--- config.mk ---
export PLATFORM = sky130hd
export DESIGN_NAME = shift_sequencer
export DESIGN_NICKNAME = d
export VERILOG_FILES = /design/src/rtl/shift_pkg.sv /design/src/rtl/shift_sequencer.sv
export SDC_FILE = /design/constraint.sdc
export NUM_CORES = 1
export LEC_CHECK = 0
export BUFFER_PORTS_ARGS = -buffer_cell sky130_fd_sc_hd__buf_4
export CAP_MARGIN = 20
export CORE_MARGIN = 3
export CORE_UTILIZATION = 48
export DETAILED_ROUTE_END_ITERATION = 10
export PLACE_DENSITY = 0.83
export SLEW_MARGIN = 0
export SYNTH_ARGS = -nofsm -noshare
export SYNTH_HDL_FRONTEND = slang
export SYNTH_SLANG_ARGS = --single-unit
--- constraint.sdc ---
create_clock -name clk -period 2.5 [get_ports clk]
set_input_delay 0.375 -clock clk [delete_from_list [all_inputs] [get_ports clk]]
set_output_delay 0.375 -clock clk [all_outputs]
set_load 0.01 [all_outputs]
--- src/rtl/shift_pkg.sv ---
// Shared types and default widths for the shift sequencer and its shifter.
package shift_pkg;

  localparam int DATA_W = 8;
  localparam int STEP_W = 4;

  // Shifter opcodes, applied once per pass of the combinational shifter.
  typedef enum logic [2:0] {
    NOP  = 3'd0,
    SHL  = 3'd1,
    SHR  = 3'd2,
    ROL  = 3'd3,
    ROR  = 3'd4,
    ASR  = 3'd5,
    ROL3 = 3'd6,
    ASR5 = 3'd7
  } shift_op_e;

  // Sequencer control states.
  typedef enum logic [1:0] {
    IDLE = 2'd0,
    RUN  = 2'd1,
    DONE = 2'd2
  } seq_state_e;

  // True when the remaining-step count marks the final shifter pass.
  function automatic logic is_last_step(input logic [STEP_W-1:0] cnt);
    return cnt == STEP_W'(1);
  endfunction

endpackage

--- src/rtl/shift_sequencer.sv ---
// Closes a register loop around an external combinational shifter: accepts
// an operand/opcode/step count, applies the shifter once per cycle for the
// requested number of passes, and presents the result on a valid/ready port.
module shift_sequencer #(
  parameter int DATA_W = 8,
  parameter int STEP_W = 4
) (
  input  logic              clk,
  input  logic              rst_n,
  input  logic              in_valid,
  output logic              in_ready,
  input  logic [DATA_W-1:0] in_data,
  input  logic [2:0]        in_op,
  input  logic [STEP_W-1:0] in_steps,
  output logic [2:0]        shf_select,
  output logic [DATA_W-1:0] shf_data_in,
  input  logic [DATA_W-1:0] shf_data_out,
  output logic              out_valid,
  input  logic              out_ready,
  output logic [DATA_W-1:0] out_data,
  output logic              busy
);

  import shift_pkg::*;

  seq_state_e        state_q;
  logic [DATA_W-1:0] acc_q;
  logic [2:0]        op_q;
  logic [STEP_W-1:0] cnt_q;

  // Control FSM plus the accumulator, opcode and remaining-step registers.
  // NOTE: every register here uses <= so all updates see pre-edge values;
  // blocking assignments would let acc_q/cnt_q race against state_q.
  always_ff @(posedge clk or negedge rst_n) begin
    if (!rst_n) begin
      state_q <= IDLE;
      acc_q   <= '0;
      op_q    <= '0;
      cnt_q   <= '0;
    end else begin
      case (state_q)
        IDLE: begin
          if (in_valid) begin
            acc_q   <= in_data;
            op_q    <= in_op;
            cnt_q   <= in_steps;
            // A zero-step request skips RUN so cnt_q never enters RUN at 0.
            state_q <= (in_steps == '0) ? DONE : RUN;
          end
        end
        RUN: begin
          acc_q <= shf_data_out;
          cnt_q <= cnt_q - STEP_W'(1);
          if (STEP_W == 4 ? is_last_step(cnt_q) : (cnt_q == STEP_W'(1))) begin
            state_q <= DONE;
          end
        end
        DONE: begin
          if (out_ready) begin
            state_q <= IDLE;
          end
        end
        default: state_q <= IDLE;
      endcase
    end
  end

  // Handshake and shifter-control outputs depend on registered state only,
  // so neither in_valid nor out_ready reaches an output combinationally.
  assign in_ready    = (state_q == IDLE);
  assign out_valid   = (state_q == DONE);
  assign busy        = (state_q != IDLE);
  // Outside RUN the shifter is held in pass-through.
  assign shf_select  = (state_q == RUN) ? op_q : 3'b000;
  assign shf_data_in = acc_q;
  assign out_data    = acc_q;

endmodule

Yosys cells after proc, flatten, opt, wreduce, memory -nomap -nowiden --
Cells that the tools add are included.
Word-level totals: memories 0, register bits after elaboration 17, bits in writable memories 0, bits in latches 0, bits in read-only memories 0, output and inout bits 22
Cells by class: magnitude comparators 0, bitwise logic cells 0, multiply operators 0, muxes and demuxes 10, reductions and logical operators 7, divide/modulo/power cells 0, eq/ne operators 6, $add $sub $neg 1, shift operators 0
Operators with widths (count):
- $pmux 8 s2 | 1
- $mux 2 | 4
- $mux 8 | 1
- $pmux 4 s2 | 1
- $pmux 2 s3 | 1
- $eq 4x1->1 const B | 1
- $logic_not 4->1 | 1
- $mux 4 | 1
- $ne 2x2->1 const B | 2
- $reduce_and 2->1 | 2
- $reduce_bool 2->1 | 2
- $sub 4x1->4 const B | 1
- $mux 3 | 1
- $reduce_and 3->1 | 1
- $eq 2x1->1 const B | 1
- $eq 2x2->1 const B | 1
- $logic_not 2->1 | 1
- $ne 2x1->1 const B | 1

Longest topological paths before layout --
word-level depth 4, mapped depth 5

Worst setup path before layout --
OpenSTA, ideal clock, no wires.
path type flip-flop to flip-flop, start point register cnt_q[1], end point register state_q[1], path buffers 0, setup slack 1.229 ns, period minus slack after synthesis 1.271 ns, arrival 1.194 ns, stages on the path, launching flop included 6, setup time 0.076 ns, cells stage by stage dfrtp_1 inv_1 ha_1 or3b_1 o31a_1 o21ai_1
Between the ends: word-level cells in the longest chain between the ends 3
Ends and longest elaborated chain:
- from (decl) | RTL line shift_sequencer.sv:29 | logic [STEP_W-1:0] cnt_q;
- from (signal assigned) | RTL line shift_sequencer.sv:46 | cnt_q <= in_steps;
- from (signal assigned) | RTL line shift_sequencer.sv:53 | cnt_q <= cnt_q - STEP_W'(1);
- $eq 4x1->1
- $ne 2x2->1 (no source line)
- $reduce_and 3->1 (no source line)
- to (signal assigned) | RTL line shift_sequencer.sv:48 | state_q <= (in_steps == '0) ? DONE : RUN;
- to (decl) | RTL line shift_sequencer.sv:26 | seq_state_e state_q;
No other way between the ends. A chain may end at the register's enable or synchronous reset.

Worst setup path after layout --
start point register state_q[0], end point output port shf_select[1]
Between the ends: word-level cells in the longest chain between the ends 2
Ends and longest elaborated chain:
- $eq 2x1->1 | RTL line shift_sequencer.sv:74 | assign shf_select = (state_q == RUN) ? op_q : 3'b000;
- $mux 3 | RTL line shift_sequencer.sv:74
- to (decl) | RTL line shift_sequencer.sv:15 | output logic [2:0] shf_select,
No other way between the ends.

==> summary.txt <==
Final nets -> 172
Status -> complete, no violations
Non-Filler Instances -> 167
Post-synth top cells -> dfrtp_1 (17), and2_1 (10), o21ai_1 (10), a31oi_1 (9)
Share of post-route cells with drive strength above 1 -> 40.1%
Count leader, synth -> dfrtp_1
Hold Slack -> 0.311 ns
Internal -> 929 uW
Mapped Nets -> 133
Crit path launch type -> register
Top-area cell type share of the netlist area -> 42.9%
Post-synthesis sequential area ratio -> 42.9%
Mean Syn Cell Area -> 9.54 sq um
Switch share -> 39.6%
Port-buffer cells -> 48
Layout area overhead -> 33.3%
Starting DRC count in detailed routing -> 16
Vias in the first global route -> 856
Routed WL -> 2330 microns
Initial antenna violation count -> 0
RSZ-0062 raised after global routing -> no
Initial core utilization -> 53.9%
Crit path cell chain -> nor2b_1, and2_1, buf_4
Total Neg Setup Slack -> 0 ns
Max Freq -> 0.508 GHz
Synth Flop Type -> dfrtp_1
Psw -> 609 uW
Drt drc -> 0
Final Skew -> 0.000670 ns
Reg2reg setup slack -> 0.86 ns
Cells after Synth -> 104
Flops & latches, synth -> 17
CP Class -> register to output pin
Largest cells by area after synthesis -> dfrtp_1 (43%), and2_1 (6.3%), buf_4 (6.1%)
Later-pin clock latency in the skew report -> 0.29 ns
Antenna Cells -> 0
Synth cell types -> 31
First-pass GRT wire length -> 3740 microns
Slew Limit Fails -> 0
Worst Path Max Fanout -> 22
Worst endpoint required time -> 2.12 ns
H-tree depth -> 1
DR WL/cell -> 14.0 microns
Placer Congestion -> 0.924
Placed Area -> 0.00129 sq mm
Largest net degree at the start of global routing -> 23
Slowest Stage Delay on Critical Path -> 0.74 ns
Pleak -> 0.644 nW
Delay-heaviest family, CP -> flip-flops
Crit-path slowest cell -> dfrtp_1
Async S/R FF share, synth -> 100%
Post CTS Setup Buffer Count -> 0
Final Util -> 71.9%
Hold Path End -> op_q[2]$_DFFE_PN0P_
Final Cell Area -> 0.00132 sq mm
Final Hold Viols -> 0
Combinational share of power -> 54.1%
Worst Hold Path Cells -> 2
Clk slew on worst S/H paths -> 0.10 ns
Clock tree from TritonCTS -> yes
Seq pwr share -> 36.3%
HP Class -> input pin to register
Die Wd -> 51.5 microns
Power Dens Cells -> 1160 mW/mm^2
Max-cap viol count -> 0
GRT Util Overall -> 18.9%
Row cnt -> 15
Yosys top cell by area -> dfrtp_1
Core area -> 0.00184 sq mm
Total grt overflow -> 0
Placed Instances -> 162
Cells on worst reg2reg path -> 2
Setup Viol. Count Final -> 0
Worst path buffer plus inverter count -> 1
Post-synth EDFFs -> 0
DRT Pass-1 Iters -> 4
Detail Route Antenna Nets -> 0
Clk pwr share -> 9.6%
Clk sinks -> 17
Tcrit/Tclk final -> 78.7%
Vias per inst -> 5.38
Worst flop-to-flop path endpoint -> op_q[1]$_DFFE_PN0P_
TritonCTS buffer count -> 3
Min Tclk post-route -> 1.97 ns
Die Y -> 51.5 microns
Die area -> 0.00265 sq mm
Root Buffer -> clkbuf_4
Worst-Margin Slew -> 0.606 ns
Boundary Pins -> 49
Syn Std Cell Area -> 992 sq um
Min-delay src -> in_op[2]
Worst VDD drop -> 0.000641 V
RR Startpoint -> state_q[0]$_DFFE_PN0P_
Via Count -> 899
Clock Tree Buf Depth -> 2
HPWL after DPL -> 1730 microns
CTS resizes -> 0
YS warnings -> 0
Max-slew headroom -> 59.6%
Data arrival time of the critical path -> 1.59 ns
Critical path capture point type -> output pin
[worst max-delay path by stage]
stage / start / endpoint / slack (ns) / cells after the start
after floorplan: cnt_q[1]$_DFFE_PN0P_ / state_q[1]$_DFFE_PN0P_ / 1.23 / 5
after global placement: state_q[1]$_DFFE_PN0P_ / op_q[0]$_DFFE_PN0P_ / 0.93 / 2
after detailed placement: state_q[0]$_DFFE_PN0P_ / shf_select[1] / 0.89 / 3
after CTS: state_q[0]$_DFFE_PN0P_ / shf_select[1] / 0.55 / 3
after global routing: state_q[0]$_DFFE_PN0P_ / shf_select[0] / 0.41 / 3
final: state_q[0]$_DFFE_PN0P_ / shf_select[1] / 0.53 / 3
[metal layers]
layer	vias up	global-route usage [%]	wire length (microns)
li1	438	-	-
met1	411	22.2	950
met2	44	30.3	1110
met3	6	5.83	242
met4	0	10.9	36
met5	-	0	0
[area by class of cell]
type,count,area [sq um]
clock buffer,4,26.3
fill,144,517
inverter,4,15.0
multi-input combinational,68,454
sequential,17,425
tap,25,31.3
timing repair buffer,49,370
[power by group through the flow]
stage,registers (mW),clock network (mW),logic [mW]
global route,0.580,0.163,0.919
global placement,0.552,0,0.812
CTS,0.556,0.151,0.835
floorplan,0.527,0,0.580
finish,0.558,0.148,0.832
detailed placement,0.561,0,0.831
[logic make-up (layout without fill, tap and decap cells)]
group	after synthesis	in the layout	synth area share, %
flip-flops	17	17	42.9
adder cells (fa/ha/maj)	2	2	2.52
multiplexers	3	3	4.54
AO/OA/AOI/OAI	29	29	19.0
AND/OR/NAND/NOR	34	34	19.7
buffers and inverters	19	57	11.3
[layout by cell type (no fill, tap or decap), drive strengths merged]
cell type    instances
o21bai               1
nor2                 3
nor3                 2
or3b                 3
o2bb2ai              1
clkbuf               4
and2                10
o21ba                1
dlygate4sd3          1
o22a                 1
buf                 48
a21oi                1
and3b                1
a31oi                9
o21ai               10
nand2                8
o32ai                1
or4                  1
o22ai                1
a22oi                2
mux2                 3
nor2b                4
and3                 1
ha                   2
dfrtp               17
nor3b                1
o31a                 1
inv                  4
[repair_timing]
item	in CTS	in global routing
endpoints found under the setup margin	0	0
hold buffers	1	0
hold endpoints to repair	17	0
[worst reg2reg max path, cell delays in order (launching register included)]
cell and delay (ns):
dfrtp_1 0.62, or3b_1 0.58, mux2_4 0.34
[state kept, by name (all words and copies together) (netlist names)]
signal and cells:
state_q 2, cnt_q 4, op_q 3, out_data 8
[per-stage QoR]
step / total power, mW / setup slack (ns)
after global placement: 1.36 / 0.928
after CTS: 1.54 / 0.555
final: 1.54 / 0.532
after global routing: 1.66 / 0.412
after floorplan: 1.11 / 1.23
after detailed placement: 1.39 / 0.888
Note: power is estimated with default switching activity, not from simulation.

***

**WORK REQUIRED**
In the records above, find each line with the word "decl" and copy it.

**RESPONSE TO THE TASK**
- from (decl) | RTL line shift_sequencer.sv:29 | logic [STEP_W-1:0] cnt_q;
- to (decl) | RTL line shift_sequencer.sv:26 | seq_state_e state_q;
- to (decl) | RTL line shift_sequencer.sv:15 | output logic [2:0] shf_select,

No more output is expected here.